For Iceberg partition rules, see Spec - Apache Iceberg.

  • Partitions are a primary layer of indexing to avoid reading unnecessary metadata and data files. Select columns for the partitions that are frequently used in the queries as the partitioning columns.
  • Specifying a default value for a column is not supported for Iceberg Write at this time.
  • TBLPROPERTIES/PROPERTIES

    The properties that can be specified for an Iceberg table are specified in the Iceberg Spec: Configuration - Apache Iceberg. The user can enter any name/value pair. Only the following are validated:

    • write.format.default
    • write.data.path

      Table location must match the same bucket location specified for the data lake object.

    • table.location

      This is an optional property that can be specified during a create table operation to overwrite the default table location. The default table location is constructed based on storage_location + databasename + tablename.

    • write.parquet.compression-codec

      Valid values are snappy, zstd, and gzip.

    • write.avro.compression-codec

      Valid values are snappy, zstd, and gzip.

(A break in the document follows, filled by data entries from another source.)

[src/rtl/core/rau_pkg.sv]
package rau_pkg;
	localparam int WORD_BITS = 32;
	localparam int MAG_BITS = 64;

	typedef enum logic [2:0] {
		OP_ADD = 3'd0,
		OP_SUB = 3'd1,
		OP_MUL = 3'd2,
		OP_DIV = 3'd3,
		OP_CMP = 3'd4
	} op_t;

	typedef enum logic [1:0] {
		ST_OK = 2'd0,
		ST_ZERO_DEN = 2'd1,
		ST_DIV_ZERO = 2'd2,
		ST_OVERFLOW = 2'd3
	} status_t;

	typedef struct packed {
		logic [MAG_BITS-1:0] quot;
		logic [MAG_BITS-1:0] rem;
	} div_res_t;
endpackage

[src/rtl/core/rau_divider.sv]
module rau_divider
	import rau_pkg::*;
(
	input  logic                clk,
	input  logic                arst_n,
	input  logic                start,
	input  logic [MAG_BITS-1:0] dividend,
	input  logic [MAG_BITS-1:0] divisor,
	output logic                done,
	output div_res_t            res
);
	logic [MAG_BITS-1:0] quot_q, rem_q, dvs_q;
	logic [6:0] cnt_q;
	logic busy_q;
	logic [MAG_BITS:0] trial;
	logic [MAG_BITS:0] shifted;

	always_comb begin
		shifted = {rem_q, quot_q[MAG_BITS-1]};
		trial = shifted - {1'b0, dvs_q};
	end

	always_ff @(posedge clk or negedge arst_n) begin
		if (!arst_n) begin
			busy_q <= 1'b0;
			done <= 1'b0;
			cnt_q <= '0;
		end else begin
			done <= 1'b0;
			if (start) begin
				busy_q <= 1'b1;
				cnt_q <= 7'(MAG_BITS);
				quot_q <= dividend;
				rem_q <= '0;
				dvs_q <= divisor;
			end else if (busy_q) begin
				if (!trial[MAG_BITS]) begin
					rem_q <= trial[MAG_BITS-1:0];
					quot_q <= {quot_q[MAG_BITS-2:0], 1'b1};
				end else begin
					rem_q <= shifted[MAG_BITS-1:0];
					quot_q <= {quot_q[MAG_BITS-2:0], 1'b0};
				end
				cnt_q <= cnt_q - 7'd1;
				if (cnt_q == 7'd1) begin
					busy_q <= 1'b0;
					done <= 1'b1;
				end
			end
		end
	end

	assign res.quot = quot_q;
	assign res.rem = rem_q;
endmodule

[src/rtl/core/rational_arithmetic_unit.sv]
// Rational arithmetic unit.
// Input stream s_axis: one word per operation, two fractions and an op code.
// Output stream m_axis: one word per input word, reduced fraction, compare
// flags and status.
// An item is taken only when the block is idle; s_axis_tready stays low
// until the result word has been taken from the output register.
// Cross products use one 32x32 multiplier, one product a cycle; reduction
// is a Euclidean gcd where each remainder step runs on a shared radix-2
// divider, followed by two divides by the gcd. The worst case is about 90
// gcd steps. Compare skips the gcd and the divides; errors and unused op
// codes go from decode straight to the output register.
// Reset clears the sequencer and the output valid.
// When the receiver stalls, the result holds in m_axis_tdata/tuser and
// no new input word is taken.
module rational_arithmetic_unit
	import rau_pkg::*;
(
	input  logic         clk,
	input  logic         arst_n,
	input  logic         s_axis_tvalid,
	output logic         s_axis_tready,
	input  logic [135:0] s_axis_tdata, // operation, a_num, a_den, b_num, b_den, zero fill
	output logic         m_axis_tvalid,
	input  logic         m_axis_tready,
	output logic [63:0]  m_axis_tdata, // result_num, result_den, zero fill
	output logic [4:0]   m_axis_tuser  // less, equal, greater, status
);
	typedef enum logic [3:0] {
		S_IDLE, S_DEC, S_MUL1, S_MUL2, S_MUL3, S_FORM, S_GCD, S_GCDW,
		S_DIVN, S_DIVNW, S_DIVD, S_DIVDW, S_FIN, S_OUT
	} state_t;

	state_t state_q;
	logic [2:0] op_q;
	logic [WORD_BITS-1:0] an_q, ad_q, bn_q, bd_q;
	logic an_neg_q, ad_neg_q, bn_neg_q, bd_neg_q;
	logic [MAG_BITS-1:0] p1_q, p2_q, p3_q;
	logic [MAG_BITS-1:0] nmag_q, d_q, gx_q, gy_q;
	logic nneg_q;
	logic [31:0] rnum_q;
	logic [30:0] rden_q;
	logic lt_q, eq_q, gt_q;
	status_t st_q;
	logic out_v_q;

	logic [WORD_BITS-1:0] mul_a, mul_b;
	logic [MAG_BITS-1:0] mul_p;
	logic dv_start, dv_done;
	logic [MAG_BITS-1:0] dv_a, dv_b;
	div_res_t dv_res;

	logic sa, sb, qneg;
	logic [MAG_BITS-1:0] lim;

	function automatic logic [WORD_BITS-1:0] mag_of(input logic [31:0] v);
		logic [WORD_BITS-1:0] w;
		w = v[WORD_BITS-1:0];
		return w[WORD_BITS-1] ? (~w + 1'b1) : w;
	endfunction

	assign mul_p = MAG_BITS'(mul_a) * MAG_BITS'(mul_b);
	assign sa = an_neg_q ^ ad_neg_q;
	assign sb = bn_neg_q ^ bd_neg_q;
	assign qneg = (op_q == OP_SUB) ? !sb : sb;
	assign lim = (MAG_BITS'(1) << (WORD_BITS - 1)) - MAG_BITS'(1);

	always_comb begin
		mul_a = an_q;
		mul_b = bd_q;
		case (state_q)
			S_MUL1: begin
				mul_a = an_q;
				mul_b = (op_q == OP_MUL) ? bn_q : bd_q;
			end
			S_MUL2: begin
				mul_a = bn_q;
				mul_b = ad_q;
			end
			S_MUL3: begin
				mul_a = ad_q;
				mul_b = (op_q == OP_DIV) ? bn_q : bd_q;
			end
			default: ;
		endcase
	end

	always_comb begin
		dv_start = 1'b0;
		dv_a = gx_q;
		dv_b = gy_q;
		case (state_q)
			S_GCD: dv_start = (gy_q != '0);
			S_DIVN: begin
				dv_start = 1'b1;
				dv_a = nmag_q;
				dv_b = gx_q;
			end
			S_DIVD: begin
				dv_start = 1'b1;
				dv_a = d_q;
				dv_b = gx_q;
			end
			default: ;
		endcase
	end

	rau_divider u_div (
		.clk      (clk),
		.arst_n   (arst_n),
		.start    (dv_start),
		.dividend (dv_a),
		.divisor  (dv_b),
		.done     (dv_done),
		.res      (dv_res)
	);

	always_ff @(posedge clk or negedge arst_n) begin
		if (!arst_n) begin
			state_q <= S_IDLE;
			out_v_q <= 1'b0;
		end else begin
			case (state_q)
				S_IDLE: begin
					if (s_axis_tvalid) begin
						op_q <= s_axis_tdata[2:0];
						an_q <= s_axis_tdata[3 +: WORD_BITS];
						ad_q <= s_axis_tdata[35 +: WORD_BITS];
						bn_q <= s_axis_tdata[67 +: WORD_BITS];
						bd_q <= s_axis_tdata[99 +: WORD_BITS];
						state_q <= S_DEC;
					end
				end
				S_DEC: begin
					an_neg_q <= an_q[WORD_BITS-1];
					ad_neg_q <= ad_q[WORD_BITS-1];
					bn_neg_q <= bn_q[WORD_BITS-1];
					bd_neg_q <= bd_q[WORD_BITS-1];
					an_q <= mag_of(32'(an_q));
					ad_q <= mag_of(32'(ad_q));
					bn_q <= mag_of(32'(bn_q));
					bd_q <= mag_of(32'(bd_q));
					rnum_q <= '0;
					rden_q <= 31'd1;
					lt_q <= 1'b0;
					eq_q <= 1'b0;
					gt_q <= 1'b0;
					st_q <= ST_OK;
					if (op_q > 3'(OP_CMP)) begin
						state_q <= S_OUT;
					end else if (ad_q == '0 || bd_q == '0) begin
						st_q <= ST_ZERO_DEN;
						state_q <= S_OUT;
					end else if (op_q == 3'(OP_DIV) && bn_q == '0) begin
						st_q <= ST_DIV_ZERO;
						state_q <= S_OUT;
					end else begin
						state_q <= S_MUL1;
					end
				end
				S_MUL1: begin
					p1_q <= mul_p;
					state_q <= S_MUL2;
				end
				S_MUL2: begin
					p2_q <= mul_p;
					state_q <= S_MUL3;
				end
				S_MUL3: begin
					p3_q <= mul_p;
					state_q <= (op_q == 3'(OP_CMP)) ? S_FIN : S_FORM;
				end
				S_FORM: begin
					d_q <= p3_q;
					gy_q <= p3_q;
					if (op_q == 3'(OP_MUL) || op_q == 3'(OP_DIV)) begin
						nneg_q <= sa ^ sb;
						nmag_q <= p1_q;
						gx_q <= p1_q;
					end else if (sa == qneg) begin
						nneg_q <= sa;
						nmag_q <= p1_q + p2_q;
						gx_q <= p1_q + p2_q;
					end else if (p1_q >= p2_q) begin
						nneg_q <= sa;
						nmag_q <= p1_q - p2_q;
						gx_q <= p1_q - p2_q;
					end else begin
						nneg_q <= qneg;
						nmag_q <= p2_q - p1_q;
						gx_q <= p2_q - p1_q;
					end
					state_q <= S_GCD;
				end
				S_GCD: begin
					state_q <= (gy_q == '0) ? S_DIVN : S_GCDW;
				end
				S_GCDW: begin
					if (dv_done) begin
						gx_q <= gy_q;
						gy_q <= dv_res.rem;
						state_q <= S_GCD;
					end
				end
				S_DIVN: state_q <= S_DIVNW;
				S_DIVNW: begin
					if (dv_done) begin
						nmag_q <= dv_res.quot;
						state_q <= S_DIVD;
					end
				end
				S_DIVD: state_q <= S_DIVDW;
				S_DIVDW: begin
					if (dv_done) begin
						d_q <= dv_res.quot;
						state_q <= S_FIN;
					end
				end
				S_FIN: begin
					if (op_q == 3'(OP_CMP)) begin
						if (p1_q == '0 && p2_q == '0) begin
							eq_q <= 1'b1;
						end else if (p1_q == '0) begin
							lt_q <= !sb;
							gt_q <= sb;
						end else if (p2_q == '0) begin
							lt_q <= sa;
							gt_q <= !sa;
						end else if (sa != sb) begin
							lt_q <= sa;
							gt_q <= sb;
						end else if (p1_q == p2_q) begin
							eq_q <= 1'b1;
						end else begin
							lt_q <= sa ? (p1_q > p2_q) : (p1_q < p2_q);
							gt_q <= sa ? (p1_q < p2_q) : (p1_q > p2_q);
						end
					end else if (d_q > lim ||
							nmag_q > lim + MAG_BITS'(nneg_q && nmag_q != '0)) begin
						st_q <= ST_OVERFLOW;
					end else begin
						rnum_q <= 32'(signed'((nneg_q && nmag_q != '0) ?
							(~nmag_q[WORD_BITS-1:0] + 1'b1) : nmag_q[WORD_BITS-1:0]));
						rden_q <= 31'(d_q);
					end
					state_q <= S_OUT;
				end
				S_OUT: begin
					if (!out_v_q) begin
						out_v_q <= 1'b1;
					end else if (m_axis_tready) begin
						out_v_q <= 1'b0;
						state_q <= S_IDLE;
					end
				end
				default: state_q <= S_IDLE;
			endcase
		end
	end

	assign s_axis_tready = (state_q == S_IDLE);
	assign m_axis_tvalid = out_v_q;
	assign m_axis_tdata = {1'b0, rden_q, rnum_q};
	assign m_axis_tuser = {st_q, gt_q, eq_q, lt_q};
endmodule

[config.mk]
export PLATFORM = sky130hd
export DESIGN_NAME = rational_arithmetic_unit
export DESIGN_NICKNAME = d
export VERILOG_FILES = /design/src/rtl/core/rau_pkg.sv /design/src/rtl/core/rau_divider.sv /design/src/rtl/core/rational_arithmetic_unit.sv
export SDC_FILE = /design/constraint.sdc
export NUM_CORES = 2
export LEC_CHECK = 0
export ABC_AREA = 0
export ABC_CLOCK_PERIOD_IN_PS = 12800
export BUFFER_PORTS_ARGS = -buffer_cell sky130_fd_sc_hd__buf_4
export CORE_MARGIN = 1.5
export CORE_UTILIZATION = 65
export DETAILED_ROUTE_END_ITERATION = 12
export PLACE_DENSITY = 0.87
export SYNTH_ARGS = -nofsm -noshare
export SYNTH_HDL_FRONTEND = slang
export SYNTH_SLANG_ARGS = --single-unit
export TNS_END_PERCENT = 20
[constraint.sdc]
create_clock -name clk -period 12.8 [get_ports clk]
set_input_delay 1.92 -clock clk [delete_from_list [all_inputs] [get_ports clk]]
set_output_delay 1.92 -clock clk [all_outputs]
set_load 0.01 [all_outputs]
Word-level counts from Yosys, hierarchy flattened
Index checks and enable logic that the tools add are counted.
{"block": "totals", "regBits": 858, "latch_bits": 0, "ramBits": 0, "rom_bits": 0, "out_inout_bits": 71, "word_cells": 243, "memories": 0}
{"block": "op_classes", "n_addsub": 11, "multipliers": 1, "div": 0, "order_cmp": 6, "eq_ne": 41, "n_shift": 0, "n_mux": 96, "bitwise": 8, "reduce_logical": 45}
{"op": "64-bit 2-to-1 mux", "count": 11}
{"op": "64-bit case mux with 2 select lines", "count": 5}
{"op": "32-bit 2-to-1 mux", "count": 13}
{"op": "32-bit case mux with 2 select lines", "count": 6}
{"op": "64-bit zero test", "count": 3}
{"op": "32-bit by 1-bit adder with 32-bit output, second input constant", "count": 5}
{"op": "32-bit NOT", "count": 5}
{"op": "64-bit nonzero test", "count": 2}
{"op": "64-bit subtractor", "count": 2}
{"op": "32-bit zero test", "count": 3}
{"op": "32-bit case mux with 3 select lines", "count": 1}
{"op": "65-bit by 64-bit subtractor with 65-bit output", "count": 1}
{"op": "64-bit adder", "count": 1}
{"op": "64-bit equality test", "count": 1}
{"op": "64-bit >= comparator", "count": 1}
{"op": "64-bit by 31-bit > comparator with 1-bit output, second input constant", "count": 1}
{"op": "64-bit by 32-bit > comparator with 1-bit output", "count": 1}
{"op": "64-bit > comparator", "count": 1}
{"op": "64-bit < comparator", "count": 1}
{"op": "32-bit by 32-bit multiplier with 64-bit output", "count": 1}
{"op": "31-bit 2-to-1 mux", "count": 2}
{"op": "31-bit case mux with 2 select lines", "count": 1}
{"op": "4-bit case mux with 14 select lines", "count": 1}
{"op": "4-bit 2-to-1 mux", "count": 11}
{"op": "35 further kinds", "count": 128}

Longest topological paths before layout
{"block": "depth", "word_depth": 9, "mapped_depth": 39, "depth_no_buf": 34}

By module
From an unflattened synthesis, not the netlist that was laid out.
{"block": "hier_totals", "hier_cells": 9610, "hier_area_um2": 88409.8}
{"mod": "rational_arithmetic_unit", "instances": 1, "cells_per_inst": 8400, "area_each_um2": 75673.8}
{"mod": "rau_divider", "instances": 1, "cells_per_inst": 1210, "area_each_um2": 12736.0}

Least setup slack after synthesis
No wires, ideal clock.
{"block": "synth_path", "kind": "in2reg", "from": "input arst_n", "to": "register gx_q[0], enable pin", "t_arrival_ns": 10.718, "required_time_ns": 12.028, "slack_ns": 1.310, "path_stages": 2, "n_path_buf": 0, "cell_sequence": "nand2_1 > nor3_1"}
{"block": "synth_via", "elab_chain_len": 1}
{"element": "start, declared", "line": "rational_arithmetic_unit.sv:19", "rtl": "input logic arst_n,"}
{"element": "3-bit AND reduction (no source line)"}
{"element": "end signal, assigned", "line": "rational_arithmetic_unit.sv:178", "rtl": "gx_q <= p1_q;"}
{"element": "end signal, assigned", "line": "rational_arithmetic_unit.sv:182", "rtl": "gx_q <= p1_q + p2_q;"}
{"element": "end signal, assigned", "line": "rational_arithmetic_unit.sv:186", "rtl": "gx_q <= p1_q - p2_q;"}
{"element": "end, declared", "line": "rational_arithmetic_unit.sv:38", "rtl": "logic [MAG_BITS-1:0] nmag_q, d_q, gx_q, gy_q;"}
Every way passes these cells.
A chain may end at the register's enable or synchronous reset.

Worst setup path after layout
{"block": "layout_path", "from": "register state_q[0]", "to": "register p2_q[56], data pin"}
{"block": "layout_via", "elab_chain_len": 3, "elab_cells_between_ends": 6, "classes_between": "mul: 1; eq/ne: 3; mux: 2"}
{"element": "start, declared", "line": "rational_arithmetic_unit.sv:33", "rtl": "state_t state_q;"}
{"element": "start signal, assigned", "line": "rational_arithmetic_unit.sv:170", "rtl": "state_q <= (op_q == 3'(OP_CMP)) ? S_FIN : S_FORM;"}
{"element": "start signal, assigned", "line": "rational_arithmetic_unit.sv:195", "rtl": "state_q <= (gy_q == '0) ? S_DIVN : S_GCDW;"}
{"element": "4-bit by 3-bit equality test with 1-bit output / 4-bit by 2-bit equality test with 1-bit output (equally long branches)", "line": "rational_arithmetic_unit.sv:70", "rtl": "case (state_q)"}
{"element": "32-bit case mux with 3 select lines / 32-bit case mux with 2 select lines (equally long branches)", "line": "rational_arithmetic_unit.sv:70"}
{"element": "32-bit by 32-bit multiplier with 64-bit output *", "line": "rational_arithmetic_unit.sv:61", "rtl": "assign mul_p = MAG_BITS'(mul_a) * MAG_BITS'(mul_b);"}
{"element": "via mul_p[56]", "line": "rational_arithmetic_unit.sv:47", "rtl": "logic [MAG_BITS-1:0] mul_p;"}
{"element": "end signal, assigned", "line": "rational_arithmetic_unit.sv:165", "rtl": "p2_q <= mul_p;"}
{"element": "end, declared", "line": "rational_arithmetic_unit.sv:37", "rtl": "logic [MAG_BITS-1:0] p1_q, p2_q, p3_q;"}
The timed path passes the listed nets; every way through them passes the cells marked *.

==> flow_summary.json <==
{
  "drive_above_1_share": 0.0747,
  "fp-row-count": 135,
  "slowest_delay_ns": 0.96,
  "firstDrtPassIters": 10,
  "die_h_um": 373,
  "setup_viol_count_final": 0,
  "synth.avg_cell_area_um2": 9.13,
  "cts_max_level": 3,
  "drt-initial-drc-count": 11700,
  "dr_total_vias": 79700,
  "hold_viol_final": 0,
  "cp_slowest_cell": "xnor2_2",
  "syn_nets": 11300,
  "status": "completed",
  "hold_path_class": "reg2reg",
  "multi_input_area_mm2": 0.0570,
  "fmaxAchievable_mhz": 83.4,
  "clk_pin_slew_ns": 0.07,
  "critPathCaptureType": "flip-flop",
  "synth-async-reset-ratio": 0.0163,
  "initial_core_util": 0.656,
  "post_cts_buffers": 0,
  "tritoncts": "done",
  "period_needed_ns": 11.99,
  "slew_viol_final": 0,
  "port_buffers": 204,
  "cts.path.max_buffers": 3,
  "rsz0062_at_grt": "false",
  "synth_edf_count": 844,
  "wl_mm": 349,
  "synth_commonest_cells": "1338 x nand2_1, 1162 x inv_1, 1066 x nor2_1",
  "synth.cell_area_mm2": 0.0890,
  "vias_per_cell": 6.92,
  "antenna_found_initial": 17,
  "cts_buffers": 95,
  "ios": 211,
  "ys_seq_area_frac": 0.289,
  "grt_pass1_wl_mm": 508,
  "skew_ns": 0.0968,
  "clock_latency_ns": 0.73,
  "ys_warn_count": 0,
  "post-dp-hpwl_mm": 270,
  "synth_cells": 9746,
  "avgRoutedWirePerCell_um": 30.3,
  "die_w_um": 373,
  "worst_ep_arrival_time_ns": 12.33,
  "yosysTopAreaCell": "edfxtp_1",
  "worstMarginPinSlew_ns": 1.40,
  "start_kind": "flip-flop",
  "cp_max_fo": 18,
  "grt_max_degree": 91,
  "first_global_vias": 79600,
  "crit_required_ns": 13.14,
  "fillers": 9931,
  "relSlewSlack": 0.0667,
  "yosys.cell_count.top_type": "nand2_1",
  "root_buffer": "clkbuf_16",
  "gp_congestion": 1.11,
  "drv_cap": 0,
  "coreArea_mm2": 0.136,
  "die-area_mm2": 0.139,
  "cpMostUsedCell": "fa_1",
  "ff_latch_area_mm2": 0.0257,
  "synthTopCellsByArea": "edfxtp_1 28%, fa_1 20%, ha_1 7.8%, nand2_1 5.6%, inv_1 4.9%",
  "synth_flop_cell": "edfxtp_1",
  "min_period_over_period": 0.937,
  "cts_resized": 0,
  "ys_types": 113,
  "ant_nets": 0,
  "synth_seq_cells": 858,
  "numClockSinks": 858,
  "critPathKind": "reg2reg",
  "holdBufCountCts": 0,
  "finalNetCount": 11200,
  "grt_usage": 0.495,
  "synthToLayoutAreaGrowth_pct": 7.17,
  "drc_errors": 0,
  "gr-total-overflow": 0,
  "tns_ns": 0,
  "synth.top_cell.area_share": 0.285
}
sequential cells by signal (all words and copies together) (netlist names), 32 cells and up:
signal and count:
d_q 64, gx_q 64, ad_q 32, u_div.quot_q 64, p3_q 64, an_q 32
u_div.rem_q 64, bn_q 32, rnum_q 32, nmag_q 64, u_div.dvs_q 64, p1_q 64
p2_q 64, gy_q 64, bd_q 32
cell type report:
type                    count  share of cell area
diodes                      9            0.000236
clock buffers             108              0.0254
clock inverters            65             0.00825
inverters                1168              0.0460
multi-input cells        7156               0.598
flip-flops and latches    858               0.269
well taps                1781              0.0234
repair buffers            371              0.0293
per-stage QoR:
| step | setup WS, ns | instance area, um2 | util | hold slack, ns | std cells |
|---|---|---|---|---|---|
| after floorplan | 1.31 | 89000 | - | 0.480 | 9746 |
| after global placement | 1.51 | 92100 | 0.679 | 0.500 | 11300 |
| after detailed placement | 1.41 | 92100 | 0.679 | 0.507 | 11300 |
| after CTS | 1.35 | 95300 | 0.703 | 0.485 | 11500 |
| after global routing | 0.528 | 95300 | 0.703 | 0.521 | 11500 |
| final | 0.806 | 95400 | 0.703 | 0.502 | 11500 |
logic make-up after synthesis:
logic type / count (synthesis) / synth area share
flip-flops: 858 / 0.289
adder cells (fa/ha/maj): 1456 / 0.281
multiplexers: 157 / 0.0187
AND/OR/NAND/NOR: 3349 / 0.167
XOR/XNOR: 280 / 0.0276
other: 1 / 0.0000421
AO/OA/AOI/OAI: 1913 / 0.142
buffers and inverters: 1732 / 0.0745
final timing paths:
path | slack [ns] | start | endpoint | cells after the start
max in group asynchronous | 11.27 | arst_n | u_div.busy_q | 1
setup reg to reg | 0.81 | state_q[0] | p2_q[56] | 35
hold reg to reg | 0.50 | gx_q[46] | u_div.dvs_q[46] | 2
setup / recovery | 0.81 | state_q[0] | p2_q[56] | 35
min in group asynchronous | 1.16 | arst_n | u_div.cnt_q[5] | 1
hold / removal | 0.50 | gx_q[46] | u_div.dvs_q[46] | 2
critical path: cells and delay by family, from the launching register on:
kind	cells	cell delay [ns]
AO/OA/AOI/OAI	8	1.72
XOR/XNOR	1	0.96
adder cells (fa/ha/maj)	9	4.18
buffers and inverters	8	1.21
flip-flops	1	0.90
AND/OR/NAND/NOR	9	2.61
per-layer routing:
layer | track usage | share of wire | up-vias
met5 | 0 | 0.00032 | -
met4 | 0.424 | 0.11 | 12
met3 | 0.133 | 0.13 | 1752
met2 | 0.745 | 0.43 | 6648
met1 | 0.592 | 0.33 | 38400
li1 | - | - | 33000
cell usage in the layout (no fill, tap or decap), types with 70 or more instances in the layout:
cell type,instances
a22o_1,87
nor2_1,1055
mux2_2,74
edfxtp_1,844
nand4_1,115
xnor2_1,189
o21ai_0,403
a21o_1,147
nand2_1,1334
a31oi_1,90
nand3_1,95
ha_1,556
o21bai_1,70
inv_1,1162
a21oi_1,520
nor3_1,139
fa_1,900
and2_1,110
nor4_1,137
xor2_1,77
buf_4,370
clkbuf_16,95
mux2i_1,81
Power is left out: the tool's default activity adds up to more than one toggle a clock period on the data nets, which glitch-free logic cannot reach.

    • write.orc.compression-codec

      Value values are snappy, zstd, zlib, and lz4

Delta Lake
  • Partition transforms and SORTED/ORDER BY order AC, DESC are not supported for Delta Lake.
  • TBLPROPERTIES/PROPERTIES:
  • Delta Lake:

    The properties that can be specified for a Delta Lake table are specified in the Delta Lake Documentation Of the defined properties, the following are validated:

    • delta.minReaderVersion
    • delta.minWriterVersion
    • delta.compatibility.symlinkFormatManifest.enabled

      This property is not allowed.

    • table.location

      This is an optional property that can be specified during a create table operation to overwrite the default table location. The default table location is constructed based on storage_location + databasename + tablename.

    • databricks.cluster.id = <value>

      This is a property that must be supplied for Delta Lake tables for UNITY Catalog.

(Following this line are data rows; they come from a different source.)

`src/cocl_pkg.sv`:
```
package cocl_pkg;

    localparam int ROW_W      = 12;
    localparam int COL_W      = 9;
    localparam int KIND_W     = 2;
    localparam int MASK_W     = 4;
    localparam int WORD_W     = 2 * ROW_W + 1;

    localparam int IN_DATA_W  = 64;
    localparam int IN_USER_W  = 3;
    localparam int OUT_DATA_W = 88;
    localparam int OUT_USER_W = 5;

    localparam logic CMD_CLEAR = 1'b0;
    localparam logic CMD_CLIP  = 1'b1;

    localparam logic [KIND_W-1:0] KIND_UPPER = 2'd0;
    localparam logic [KIND_W-1:0] KIND_LOWER = 2'd1;
    localparam logic [KIND_W-1:0] KIND_FULL  = 2'd2;

    localparam logic [MASK_W-1:0] MASK_NONE  = 4'b0000;
    localparam logic [MASK_W-1:0] MASK_UPPER = 4'b0101;
    localparam logic [MASK_W-1:0] MASK_LOWER = 4'b1010;
    localparam logic [MASK_W-1:0] MASK_FULL  = 4'b1111;

    typedef logic signed [ROW_W-1:0] t_row;

    typedef struct packed {
        logic load_item;
        logic finish;
        logic sweep_step;
    } t_dp_cmd;

    typedef struct packed {
        logic slot_free;
        logic item_clear;
        logic sweep_done;
    } t_dp_stat;

    function automatic t_row f_min(input t_row a, input t_row b);
        return (a < b) ? a : b;
    endfunction

    function automatic t_row f_max(input t_row a, input t_row b);
        return (a > b) ? a : b;
    endfunction

endpackage

```
`src/cocl_ctrl.sv`:
```
module cocl_ctrl
    import cocl_pkg::*;
(
    input  logic     i_clk,
    input  logic     i_rst_n,
    input  logic     i_in_valid,
    output logic     o_in_ready,
    output t_dp_cmd  o_cmd,
    input  t_dp_stat i_stat
);

    localparam logic [1:0] S_SWEEP = 2'd0;
    localparam logic [1:0] S_IDLE  = 2'd1;
    localparam logic [1:0] S_CALC  = 2'd2;

    logic [1:0] r_state;
    logic [1:0] n_state;

    assign o_in_ready        = (r_state == S_IDLE);
    assign o_cmd.load_item   = i_in_valid && (r_state == S_IDLE);
    assign o_cmd.finish      = (r_state == S_CALC) && i_stat.slot_free;
    assign o_cmd.sweep_step  = (r_state == S_SWEEP);

    always_comb begin
        n_state = r_state;
        case (r_state)
            S_SWEEP: begin
                if (i_stat.sweep_done) begin
                    n_state = S_IDLE;
                end
            end
            S_IDLE: begin
                if (i_in_valid) begin
                    n_state = S_CALC;
                end
            end
            S_CALC: begin
                // a clear beat sweeps the store once its result goes to the output register
                if (i_stat.slot_free) begin
                    n_state = i_stat.item_clear ? S_SWEEP : S_IDLE;
                end
            end
            default: begin
                n_state = S_SWEEP;
            end
        endcase
    end

    always_ff @(posedge i_clk) begin
        if (!i_rst_n) begin
            r_state <= S_SWEEP;
        end else begin
            r_state <= n_state;
        end
    end

endmodule

```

      `default_cluster_id is supplied in the CREATE DATALAKE but if TBLPROPERTIES/PROPERTIES have the databricks.cluster.id mentioned databricks.cluster.id takes precedence.

      For example, databricks.cluster.id = '0131-200319-tlmvupk8'.

  • Incompatible TBLPPROPERTIES/PROPERTICES values, if specified, are ignored and default values will be taken. For example, ‘write.format.default'='parquet' and 'write.avro.compression-codec'='snappy'.

    In this case, the format is parquet, and the default compression for parquet will apply . The table property 'write.avro.compression-codec'='snappy' will be ignored.